Are Public Schools Actually Safe For Students With Disabilites?

As I sit at home looking at this blank screen, so many emotions come to mind when I think about this question, are public schools safe for students with disabilities?

Sadly, the answer that always comes to mind when I think about that question every time I turn on the news to find out that there was another school shooting somewhere in the United States.

My brain always tells me, Tylia you should already know the answer to that is no. 

Every time I conclude that public schools aren’t just unsafe for people with disabilities, but for all the students for that matter, my heart begins to break and my mind starts to go blank. With so many school massacre shootings happening I begin to think about what we can do to make this world a better and safer place for society altogether.

When it comes to students with disabilities and an emergency situation, I don’t feel confident that public schools have the proper evacuation plan in place when it comes to protecting them.

I know firsthand how an evacuation plan works for students with disabilities because I was once in a horrific, terrifying experience while I was a freshman attending public school. I was in physical education which was my fifth-period class, but on this particular day, they will run around the track. So my PE teacher just gave me a worksheet to work on. I was working on the worksheet and everything was fine.
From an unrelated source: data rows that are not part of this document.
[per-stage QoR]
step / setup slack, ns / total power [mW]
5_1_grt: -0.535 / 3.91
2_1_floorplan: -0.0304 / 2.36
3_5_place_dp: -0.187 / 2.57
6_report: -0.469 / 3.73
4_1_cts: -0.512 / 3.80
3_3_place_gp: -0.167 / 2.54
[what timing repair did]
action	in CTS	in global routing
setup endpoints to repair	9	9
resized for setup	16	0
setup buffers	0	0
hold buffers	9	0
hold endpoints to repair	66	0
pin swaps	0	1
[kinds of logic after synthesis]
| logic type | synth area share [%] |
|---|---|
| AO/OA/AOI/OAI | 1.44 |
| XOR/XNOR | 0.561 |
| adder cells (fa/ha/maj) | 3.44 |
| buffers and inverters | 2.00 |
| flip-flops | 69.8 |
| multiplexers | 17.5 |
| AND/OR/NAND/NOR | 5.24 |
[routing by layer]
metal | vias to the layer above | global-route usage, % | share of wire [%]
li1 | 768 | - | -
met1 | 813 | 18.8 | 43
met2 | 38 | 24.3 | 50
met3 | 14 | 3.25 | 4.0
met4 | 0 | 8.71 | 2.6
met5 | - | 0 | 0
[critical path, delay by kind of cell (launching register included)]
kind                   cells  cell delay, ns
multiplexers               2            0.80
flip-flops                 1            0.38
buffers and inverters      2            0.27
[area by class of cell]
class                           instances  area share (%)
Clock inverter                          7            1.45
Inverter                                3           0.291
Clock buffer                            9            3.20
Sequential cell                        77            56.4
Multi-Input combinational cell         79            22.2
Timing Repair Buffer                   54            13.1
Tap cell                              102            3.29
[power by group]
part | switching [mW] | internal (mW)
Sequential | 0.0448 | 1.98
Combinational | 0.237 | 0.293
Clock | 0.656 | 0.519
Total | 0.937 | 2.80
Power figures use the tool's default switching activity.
<file path="src/sv/afw_pkg.sv">
`default_nettype none

package afw_pkg;

  localparam int AFW_MAX_WIDTH  = 512;
  localparam int AFW_MAX_HEIGHT = 512;
  localparam int AFW_FRAC_BITS  = 16;
  localparam int AFW_QDEPTH     = 8;

  localparam int FUNC_W     = 2;
  localparam int COORD_W    = 9;
  localparam int CHAN_W     = 8;
  localparam int PIX_W      = 3 * CHAN_W;
  localparam int DIM_W      = 10;
  localparam int COEF_W     = 24;
  localparam int OFS_W      = 10;
  localparam int CFG_IDX_W  = 3;
  localparam int CFG_DATA_W = 24;
  localparam int IN_DATA_W  = 48;
  localparam int OUT_DATA_W = 48;

  localparam logic [FUNC_W-1:0] FUNC_CLEAR   = 2'd0;
  localparam logic [FUNC_W-1:0] FUNC_SCATTER = 2'd1;
  localparam logic [FUNC_W-1:0] FUNC_READ    = 2'd2;

  localparam logic [CFG_IDX_W-1:0] REG_FRAME_WIDTH  = 3'd0;
  localparam logic [CFG_IDX_W-1:0] REG_FRAME_HEIGHT = 3'd1;
  localparam logic [CFG_IDX_W-1:0] REG_COEF_XX      = 3'd2;
  localparam logic [CFG_IDX_W-1:0] REG_COEF_XY      = 3'd3;
  localparam logic [CFG_IDX_W-1:0] REG_OFFSET_X     = 3'd4;
  localparam logic [CFG_IDX_W-1:0] REG_COEF_YX      = 3'd5;
  localparam logic [CFG_IDX_W-1:0] REG_COEF_YY      = 3'd6;
  localparam logic [CFG_IDX_W-1:0] REG_OFFSET_Y     = 3'd7;

  localparam logic [DIM_W-1:0]  DIM_RST  = 10'd512;
  localparam logic [COEF_W-1:0] COEF_ONE = 24'd65536;

  typedef struct packed {
    logic               wr_en;
    logic               rd_en;
    logic               in_frame;
    logic [COORD_W-1:0] dest_x;
    logic [COORD_W-1:0] dest_y;
  } afw_ctl_t;

endpackage

`default_nettype wire

</file>
<file path="src/sv/afw_front.sv">
`default_nettype none

module afw_front #(
  parameter int MAX_WIDTH  = 512,
  parameter int MAX_HEIGHT = 512,
  parameter int FRAC_BITS  = 16,
  parameter int ADDR_W     = 18
) (
  input  wire logic                                     clk,
  input  wire logic                                     rst_n,
  input  wire logic                                     cfg_wr_en,
  input  wire logic [afw_pkg::CFG_IDX_W-1:0]            cfg_index,
  input  wire logic [afw_pkg::CFG_DATA_W-1:0]           cfg_wdata,
  input  wire logic                                     in_tvalid,
  output logic                                          in_tready,
  input  wire logic [afw_pkg::FUNC_W-1:0]               in_tuser,
  input  wire logic [afw_pkg::IN_DATA_W-1:0]            in_tdata,
  input  wire logic [$clog2(afw_pkg::AFW_QDEPTH+1)-1:0] q_cnt,
  output logic                                          push,
  output afw_pkg::afw_ctl_t                             push_ctl,
  output logic      [ADDR_W-1:0]                        push_addr,
  output logic      [afw_pkg::PIX_W-1:0]                push_data
);

  import afw_pkg::*;

  localparam int XW      = $clog2(MAX_WIDTH);
  localparam int YW      = $clog2(MAX_HEIGHT);
  localparam int PROD_W  = COEF_W + COORD_W + 1;
  localparam int OFS_SHW = OFS_W + FRAC_BITS + 2;
  localparam int SUM_W   = ((PROD_W > OFS_SHW) ? PROD_W : OFS_SHW) + 2;
  localparam int QW      = SUM_W - FRAC_BITS;
  localparam int WD      = ($clog2(MAX_WIDTH + 1) > DIM_W) ? $clog2(MAX_WIDTH + 1) : DIM_W;
  localparam int HD      = ($clog2(MAX_HEIGHT + 1) > DIM_W) ? $clog2(MAX_HEIGHT + 1) : DIM_W;
  localparam int CNT_W   = $clog2(AFW_QDEPTH + 1);

  // configuration
  logic        [DIM_W-1:0]  fw_r, fh_r;
  logic signed [COEF_W-1:0] cxx_r, cxy_r, cyx_r, cyy_r;
  logic signed [OFS_W-1:0]  ox_r, oy_r;

  always_ff @(posedge clk) begin
    if (!rst_n) begin
      fw_r  <= DIM_RST;
      fh_r  <= DIM_RST;
      cxx_r <= COEF_ONE;
      cxy_r <= '0;
      ox_r  <= '0;
      cyx_r <= '0;
      cyy_r <= COEF_ONE;
      oy_r  <= '0;
    end else if (cfg_wr_en) begin
      case (cfg_index)
        REG_FRAME_WIDTH:  fw_r  <= cfg_wdata[DIM_W-1:0];
        REG_FRAME_HEIGHT: fh_r  <= cfg_wdata[DIM_W-1:0];
        REG_COEF_XX:      cxx_r <= cfg_wdata[COEF_W-1:0];
        REG_COEF_XY:      cxy_r <= cfg_wdata[COEF_W-1:0];
        REG_OFFSET_X:     ox_r  <= cfg_wdata[OFS_W-1:0];
        REG_COEF_YX:      cyx_r <= cfg_wdata[COEF_W-1:0];
        REG_COEF_YY:      cyy_r <= cfg_wdata[COEF_W-1:0];
        REG_OFFSET_Y:     oy_r  <= cfg_wdata[OFS_W-1:0];
        default: ;
      endcase
    end
  end

  // input decode and credit check
  logic               accept;
  logic [CNT_W:0]     occ;
  logic [COORD_W-1:0] px, py;
  logic [PIX_W-1:0]   rgb;

  assign px  = in_tdata[8:0];
  assign py  = in_tdata[17:9];
  assign rgb = {in_tdata[25:18], in_tdata[33:26], in_tdata[41:34]};

  logic s1_v_r, s2_v_r, s3_v_r;

  assign occ = {1'b0, q_cnt} + (CNT_W + 1)'(s1_v_r) + (CNT_W + 1)'(s2_v_r)
             + (CNT_W + 1)'(s3_v_r);
  assign in_tready = (occ < (CNT_W + 1)'(AFW_QDEPTH));
  assign accept    = in_tvalid && in_tready;

  // stage 1: products
  logic        [FUNC_W-1:0]  s1_func_r;
  logic        [COORD_W-1:0] s1_px_r, s1_py_r;
  logic        [PIX_W-1:0]   s1_rgb_r;
  logic signed [PROD_W-1:0]  s1_pxx_r, s1_pxy_r, s1_pyx_r, s1_pyy_r;

  always_ff @(posedge clk) begin
    if (accept) begin
      s1_func_r <= in_tuser;
      s1_px_r   <= px;
      s1_py_r   <= py;
      s1_rgb_r  <= rgb;
      s1_pxx_r  <= cxx_r * $signed({1'b0, px});
      s1_pxy_r  <= cxy_r * $signed({1'b0, py});
      s1_pyx_r  <= cyx_r * $signed({1'b0, px});
      s1_pyy_r  <= cyy_r * $signed({1'b0, py});
    end
  end

  // stage 2: sums, bounds test, classification
  logic signed [SUM_W-1:0] ax, ay;
  logic        [QW-1:0]    qx, qy;
  logic        [WD-1:0]    w_lim;
  logic        [HD-1:0]    h_lim;
  logic                    hit, in_store;
  afw_ctl_t                s2_ctl;
  logic        [XW-1:0]    s2_x;
  logic        [YW-1:0]    s2_y;
  logic        [PIX_W-1:0] s2_data;

  always_comb begin
    ax = SUM_W'(s1_pxx_r) + SUM_W'(s1_pxy_r) + (SUM_W'(ox_r) <<< FRAC_BITS);
    ay = SUM_W'(s1_pyx_r) + SUM_W'(s1_pyy_r) + (SUM_W'(oy_r) <<< FRAC_BITS);
    qx = ax[SUM_W-1:FRAC_BITS];
    qy = ay[SUM_W-1:FRAC_BITS];
    w_lim = (WD'(fw_r) > WD'(MAX_WIDTH)) ? WD'(MAX_WIDTH) : WD'(fw_r);
    h_lim = (HD'(fh_r) > HD'(MAX_HEIGHT)) ? HD'(MAX_HEIGHT) : HD'(fh_r);
    hit = !ax[SUM_W-1] && !ay[SUM_W-1] && (qx < QW'(w_lim)) && (qy < QW'(h_lim));
    in_store = (WD'(s1_px_r) < WD'(MAX_WIDTH)) && (HD'(s1_py_r) < HD'(MAX_HEIGHT));

    s2_ctl  = '0;
    s2_x    = XW'(s1_px_r);
    s2_y    = YW'(s1_py_r);
    s2_data = '0;
    case (s1_func_r)
      FUNC_CLEAR: begin
        s2_ctl.wr_en = in_store;
      end
      FUNC_SCATTER: begin
        s2_ctl.wr_en    = hit;
        s2_ctl.in_frame = hit;
        s2_ctl.dest_x   = hit ? qx[COORD_W-1:0] : '0;
        s2_ctl.dest_y   = hit ? qy[COORD_W-1:0] : '0;
        s2_x            = XW'(qx);
        s2_y            = YW'(qy);
        s2_data         = s1_rgb_r;
      end
      FUNC_READ: begin
        s2_ctl.rd_en = in_store;
      end
      default: ;
    endcase
  end

  afw_ctl_t            s2_ctl_r, s3_ctl_r;
  logic [XW-1:0]       s2_x_r;
  logic [YW-1:0]       s2_y_r;
  logic [PIX_W-1:0]    s2_data_r, s3_data_r;
  logic [ADDR_W-1:0]   s3_addr_r;

  always_ff @(posedge clk) begin
    if (!rst_n) begin
      s1_v_r <= 1'b0;
      s2_v_r <= 1'b0;
      s3_v_r <= 1'b0;
    end else begin
      s1_v_r <= accept;
      s2_v_r <= s1_v_r;
      s3_v_r <= s2_v_r;
    end
  end

  // stage 3: store address
  always_ff @(posedge clk) begin
    s2_ctl_r  <= s2_ctl;
    s2_x_r    <= s2_x;
    s2_y_r    <= s2_y;
    s2_data_r <= s2_data;
    s3_ctl_r  <= s2_ctl_r;
    s3_data_r <= s2_data_r;
    s3_addr_r <= ADDR_W'(s2_y_r) * ADDR_W'(MAX_WIDTH) + ADDR_W'(s2_x_r);
  end

  assign push      = s3_v_r;
  assign push_ctl  = s3_ctl_r;
  assign push_addr = s3_addr_r;
  assign push_data = s3_data_r;

endmodule

`default_nettype wire

</file>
After I was done doing my assignment for that period I had gone to the cafeteria with my teacher’s assistant everything seemed to be normal.

It wasn’t until five minutes later when my principal came on the intercom with the sound of fear and worried in her voice saying we have received a word of a bomb threat.
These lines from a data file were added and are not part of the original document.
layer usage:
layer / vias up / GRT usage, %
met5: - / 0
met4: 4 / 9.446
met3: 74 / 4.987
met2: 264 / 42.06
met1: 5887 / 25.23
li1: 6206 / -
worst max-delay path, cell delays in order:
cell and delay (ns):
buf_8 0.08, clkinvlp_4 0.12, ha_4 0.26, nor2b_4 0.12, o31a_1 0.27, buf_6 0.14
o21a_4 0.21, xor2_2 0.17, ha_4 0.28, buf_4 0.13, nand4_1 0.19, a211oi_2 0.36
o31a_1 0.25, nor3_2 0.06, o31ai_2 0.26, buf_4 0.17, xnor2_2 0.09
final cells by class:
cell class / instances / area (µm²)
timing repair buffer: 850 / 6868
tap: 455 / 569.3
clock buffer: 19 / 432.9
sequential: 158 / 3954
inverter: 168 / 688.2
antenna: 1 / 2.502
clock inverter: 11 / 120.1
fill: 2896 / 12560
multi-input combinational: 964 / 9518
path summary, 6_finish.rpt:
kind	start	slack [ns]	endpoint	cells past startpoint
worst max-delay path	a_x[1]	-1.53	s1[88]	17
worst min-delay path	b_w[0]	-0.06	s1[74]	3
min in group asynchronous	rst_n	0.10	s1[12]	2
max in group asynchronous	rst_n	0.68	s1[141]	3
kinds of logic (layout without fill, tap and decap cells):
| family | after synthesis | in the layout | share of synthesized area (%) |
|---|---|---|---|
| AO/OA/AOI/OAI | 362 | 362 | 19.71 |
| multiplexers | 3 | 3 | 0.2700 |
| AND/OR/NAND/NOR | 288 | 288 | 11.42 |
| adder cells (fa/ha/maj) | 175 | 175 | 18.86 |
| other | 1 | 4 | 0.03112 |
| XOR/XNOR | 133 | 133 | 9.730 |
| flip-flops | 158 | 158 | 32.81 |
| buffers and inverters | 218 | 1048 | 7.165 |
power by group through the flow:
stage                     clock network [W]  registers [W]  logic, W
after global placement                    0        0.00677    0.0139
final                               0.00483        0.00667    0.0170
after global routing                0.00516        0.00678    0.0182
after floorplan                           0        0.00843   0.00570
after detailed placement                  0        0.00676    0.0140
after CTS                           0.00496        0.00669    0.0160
### config.mk
export PLATFORM = sky130hd
export DESIGN_NAME = password_composition_checker_unit
export DESIGN_NICKNAME = d
export VERILOG_FILES = /design/src/design/pcc_pkg.sv /design/src/design/pcc_front.sv /design/src/design/pcc_fifo.sv /design/src/design/pcc_back.sv /design/src/design/password_composition_checker_unit.sv
export SDC_FILE = /design/constraint.sdc
export NUM_CORES = 1
export LEC_CHECK = 0
export BUFFER_PORTS_ARGS = -buffer_cell sky130_fd_sc_hd__buf_2
export CAP_MARGIN = 20
export CORE_MARGIN = 5
export CORE_UTILIZATION = 48
export CTS_BUF_LIST = sky130_fd_sc_hd__clkbuf_2 sky130_fd_sc_hd__clkbuf_4 sky130_fd_sc_hd__clkbuf_8
export CTS_CLUSTER_DIAMETER = 60
export DETAILED_ROUTE_END_ITERATION = 12
export PLACE_DENSITY = 0.69
export SKIP_LAST_GASP = 1
export SLEW_MARGIN = 20
export SYNTH_ARGS = -nofsm -noshare
export SYNTH_HDL_FRONTEND = slang
export SYNTH_SLANG_ARGS = --single-unit
### constraint.sdc
create_clock -name clk -period 8.9 [get_ports clk]
set_input_delay 1.335 -clock clk [delete_from_list [all_inputs] [get_ports clk]]
set_output_delay 1.335 -clock clk [all_outputs]
set_load 0.03 [all_outputs]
Everyone was shocked. It was like we were frozen statues trying to figure out what to do next. What I had to do was go into the bathroom inside the cafeteria’s kitchen. It was minimal and tiny. My wheelchair couldn’t even fit inside. I remember sitting on the toilet, and I began thinking about my mom and if this morning would be the last time she would ever see me.

I began to pray while my teachers assistant looked at me with a face of worry. It was almost it if she had tears in her eyes but she didn’t want them to come out. The central question in my mind was when are they going to evacuate us to a safe place away from our high school campus, away from the threat. I remember sitting at the table coming back from the bathroom next to my ex-boyfriend who has Asperger Syndrome.
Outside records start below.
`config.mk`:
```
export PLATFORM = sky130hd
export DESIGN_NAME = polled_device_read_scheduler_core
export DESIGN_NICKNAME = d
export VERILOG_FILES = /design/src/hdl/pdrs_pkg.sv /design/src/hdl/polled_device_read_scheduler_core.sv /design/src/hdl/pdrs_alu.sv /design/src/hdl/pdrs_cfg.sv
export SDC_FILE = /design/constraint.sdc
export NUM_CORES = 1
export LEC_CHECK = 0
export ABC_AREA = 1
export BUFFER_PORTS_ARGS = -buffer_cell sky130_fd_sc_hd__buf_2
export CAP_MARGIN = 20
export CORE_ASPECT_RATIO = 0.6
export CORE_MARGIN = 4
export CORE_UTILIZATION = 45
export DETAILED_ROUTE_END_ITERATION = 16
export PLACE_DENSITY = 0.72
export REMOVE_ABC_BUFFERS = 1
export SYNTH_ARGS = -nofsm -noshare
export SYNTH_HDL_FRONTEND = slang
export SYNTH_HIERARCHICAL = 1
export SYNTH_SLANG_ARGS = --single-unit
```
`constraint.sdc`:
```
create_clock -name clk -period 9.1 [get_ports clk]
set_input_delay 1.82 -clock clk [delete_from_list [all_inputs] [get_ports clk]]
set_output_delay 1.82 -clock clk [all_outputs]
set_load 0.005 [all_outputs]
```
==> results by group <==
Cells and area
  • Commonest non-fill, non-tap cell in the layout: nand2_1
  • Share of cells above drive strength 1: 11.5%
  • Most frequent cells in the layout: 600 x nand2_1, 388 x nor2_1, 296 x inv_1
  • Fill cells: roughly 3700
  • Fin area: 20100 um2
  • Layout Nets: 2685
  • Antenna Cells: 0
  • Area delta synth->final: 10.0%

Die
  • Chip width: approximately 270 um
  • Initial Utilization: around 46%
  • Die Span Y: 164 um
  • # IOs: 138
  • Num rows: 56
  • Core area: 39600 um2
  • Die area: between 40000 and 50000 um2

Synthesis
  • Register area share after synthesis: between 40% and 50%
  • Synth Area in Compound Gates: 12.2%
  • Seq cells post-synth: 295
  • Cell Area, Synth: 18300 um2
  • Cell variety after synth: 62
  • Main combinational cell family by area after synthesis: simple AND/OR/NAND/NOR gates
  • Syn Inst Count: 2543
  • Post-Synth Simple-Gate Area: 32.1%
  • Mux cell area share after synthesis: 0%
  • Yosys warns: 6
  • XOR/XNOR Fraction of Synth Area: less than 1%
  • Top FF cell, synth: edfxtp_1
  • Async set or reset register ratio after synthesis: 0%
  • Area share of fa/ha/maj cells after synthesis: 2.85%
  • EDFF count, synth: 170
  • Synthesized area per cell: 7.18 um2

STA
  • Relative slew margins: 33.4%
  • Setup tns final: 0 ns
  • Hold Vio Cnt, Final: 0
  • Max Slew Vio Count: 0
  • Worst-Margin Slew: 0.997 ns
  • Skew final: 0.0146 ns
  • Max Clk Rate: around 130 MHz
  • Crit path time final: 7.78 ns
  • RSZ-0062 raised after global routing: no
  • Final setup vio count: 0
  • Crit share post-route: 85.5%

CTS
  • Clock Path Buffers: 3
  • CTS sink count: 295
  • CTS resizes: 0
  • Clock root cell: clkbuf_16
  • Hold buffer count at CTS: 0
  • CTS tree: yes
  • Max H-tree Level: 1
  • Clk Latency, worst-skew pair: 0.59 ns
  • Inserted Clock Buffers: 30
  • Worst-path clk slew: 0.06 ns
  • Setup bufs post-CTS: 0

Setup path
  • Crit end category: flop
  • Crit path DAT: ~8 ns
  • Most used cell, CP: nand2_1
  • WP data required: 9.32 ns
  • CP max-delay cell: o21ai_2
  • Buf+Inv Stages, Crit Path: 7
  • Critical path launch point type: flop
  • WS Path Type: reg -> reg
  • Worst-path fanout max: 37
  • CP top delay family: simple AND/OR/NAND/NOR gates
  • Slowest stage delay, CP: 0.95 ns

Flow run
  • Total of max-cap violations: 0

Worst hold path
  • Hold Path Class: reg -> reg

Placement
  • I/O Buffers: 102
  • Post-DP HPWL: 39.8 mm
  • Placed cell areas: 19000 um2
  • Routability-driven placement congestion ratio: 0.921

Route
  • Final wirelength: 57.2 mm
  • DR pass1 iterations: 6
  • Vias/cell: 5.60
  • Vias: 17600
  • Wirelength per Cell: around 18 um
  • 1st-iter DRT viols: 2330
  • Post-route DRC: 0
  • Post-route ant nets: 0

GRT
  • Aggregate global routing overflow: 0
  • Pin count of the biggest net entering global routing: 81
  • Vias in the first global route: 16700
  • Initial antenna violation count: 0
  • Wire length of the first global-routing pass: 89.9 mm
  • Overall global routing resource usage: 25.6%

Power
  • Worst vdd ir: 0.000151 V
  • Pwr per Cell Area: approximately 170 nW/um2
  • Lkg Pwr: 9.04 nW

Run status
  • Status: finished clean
He began to worry about what was going on because he was used to being on the same schedule so I can only imagine how frustrated he was not being fully able to understand what was happening. I firmly believe that was because the staff members of the special education classroom didn’t find any practical way to explain to the students that they were going to be okay.  

After 30 minutes had gone by, we still hadn’t heard anything else except the fact that the lady that sent out the threat to my school called a radio station with a list of schools she was going to bomb

Besides the question of is anybody going to try and evacuated us this lady could be here planting bombs at our campus, and no one’s here to evacuate us on top of that we’re on the cafeteria they didn’t cover the windows to the cafeteria so I’m somebody decides so if somebody decides to throw a bomb, we’re all going to die.

After it seemed like an eternity, I went over to my friend and asked her if I could use her phone to call my mom, and she agreed. I dialed my mom’s number as quickly as I could, and she answers she says hello.  I said, mom, it’s me there’s a bomb threat at school and somebody’s planning to bomb the school and they have this in the cafeteria and they’re not wanting to evacuate us.  

I don’t remember what my mom actually said when she hung up the phone and not even a few minutes she was at my school to pick me up, and we walked home since we didn’t live far from the school I was attending.

Once I got home, I went to my room to take a breather and thought about if a school really is a safe place for us to go every day.  Even the next day I was still shaken up by the whole thing and wondered in the back of my head if I would be safe at school today.